§ Dataset entries:
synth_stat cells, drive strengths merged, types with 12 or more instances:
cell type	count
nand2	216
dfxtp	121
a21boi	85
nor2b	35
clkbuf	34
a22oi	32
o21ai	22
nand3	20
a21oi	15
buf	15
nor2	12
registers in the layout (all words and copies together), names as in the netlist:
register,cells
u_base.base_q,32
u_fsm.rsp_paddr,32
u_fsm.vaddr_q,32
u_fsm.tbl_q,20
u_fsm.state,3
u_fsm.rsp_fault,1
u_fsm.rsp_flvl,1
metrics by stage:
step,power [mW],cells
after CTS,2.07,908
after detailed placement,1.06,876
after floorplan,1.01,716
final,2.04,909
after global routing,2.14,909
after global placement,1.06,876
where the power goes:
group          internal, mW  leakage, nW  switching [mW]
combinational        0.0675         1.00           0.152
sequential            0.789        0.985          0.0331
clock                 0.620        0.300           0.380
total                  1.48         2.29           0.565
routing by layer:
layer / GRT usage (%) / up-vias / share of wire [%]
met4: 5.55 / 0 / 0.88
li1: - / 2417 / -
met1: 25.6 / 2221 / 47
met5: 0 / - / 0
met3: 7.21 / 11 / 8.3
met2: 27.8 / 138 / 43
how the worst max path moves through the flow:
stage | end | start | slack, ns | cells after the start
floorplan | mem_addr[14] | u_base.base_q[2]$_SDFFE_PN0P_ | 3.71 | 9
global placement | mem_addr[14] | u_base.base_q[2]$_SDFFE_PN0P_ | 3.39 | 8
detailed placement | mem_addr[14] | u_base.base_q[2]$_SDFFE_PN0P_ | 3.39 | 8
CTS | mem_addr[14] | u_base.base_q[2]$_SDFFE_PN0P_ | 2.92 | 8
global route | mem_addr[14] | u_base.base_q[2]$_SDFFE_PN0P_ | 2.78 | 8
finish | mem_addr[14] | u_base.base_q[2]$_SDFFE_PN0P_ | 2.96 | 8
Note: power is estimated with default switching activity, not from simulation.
[config.mk]
export PLATFORM = sky130hd
export DESIGN_NAME = btm_xnor_ctrl
export DESIGN_NICKNAME = d
export VERILOG_FILES = /design/src/rtl/btm_pkg.sv /design/src/rtl/btm_strap_latch.sv /design/src/rtl/btm_xnor_chain.sv /design/src/rtl/btm_pad_gate.sv /design/src/rtl/btm_xnor_ctrl.sv
export SDC_FILE = /design/constraint.sdc
export NUM_CORES = 1
export LEC_CHECK = 0
export BUFFER_PORTS_ARGS = -buffer_cell sky130_fd_sc_hd__clkbuf_2
export CELL_PAD_IN_SITES_DETAIL_PLACEMENT = 0
export CELL_PAD_IN_SITES_GLOBAL_PLACEMENT = 1
export CORE_MARGIN = 5
export CORE_UTILIZATION = 24
export DETAILED_ROUTE_END_ITERATION = 16
export PLACE_DENSITY = 0.84
export SLEW_MARGIN = 10
export SYNTH_ARGS = -nofsm -noshare
export SYNTH_HDL_FRONTEND = slang
export SYNTH_SLANG_ARGS = --single-unit
[constraint.sdc]
create_clock -name clk -period 1.9 [get_ports clk]
set_clock_uncertainty 0.05 [all_clocks]
set_input_delay 0.475 -clock clk [delete_from_list [all_inputs] [get_ports clk]]
set_output_delay 0.475 -clock clk [all_outputs]
set_load 0.01 [all_outputs]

§ Aim of the task: Beginning at the top of the data, extract each line through the line containing "layer / GRT" and return those lines exactly, with nothing added.

§ Exercise answer:
synth_stat cells, drive strengths merged, types with 12 or more instances:
cell type	count
nand2	216
dfxtp	121
a21boi	85
nor2b	35
clkbuf	34
a22oi	32
o21ai	22
nand3	20
a21oi	15
buf	15
nor2	12
registers in the layout (all words and copies together), names as in the netlist:
register,cells
u_base.base_q,32
u_fsm.rsp_paddr,32
u_fsm.vaddr_q,32
u_fsm.tbl_q,20
u_fsm.state,3
u_fsm.rsp_fault,1
u_fsm.rsp_flvl,1
metrics by stage:
step,power [mW],cells
after CTS,2.07,908
after detailed placement,1.06,876
after floorplan,1.01,716
final,2.04,909
after global routing,2.14,909
after global placement,1.06,876
where the power goes:
group          internal, mW  leakage, nW  switching [mW]
combinational        0.0675         1.00           0.152
sequential            0.789        0.985          0.0331
clock                 0.620        0.300           0.380
total                  1.48         2.29           0.565
routing by layer:
layer / GRT usage (%) / up-vias / share of wire [%]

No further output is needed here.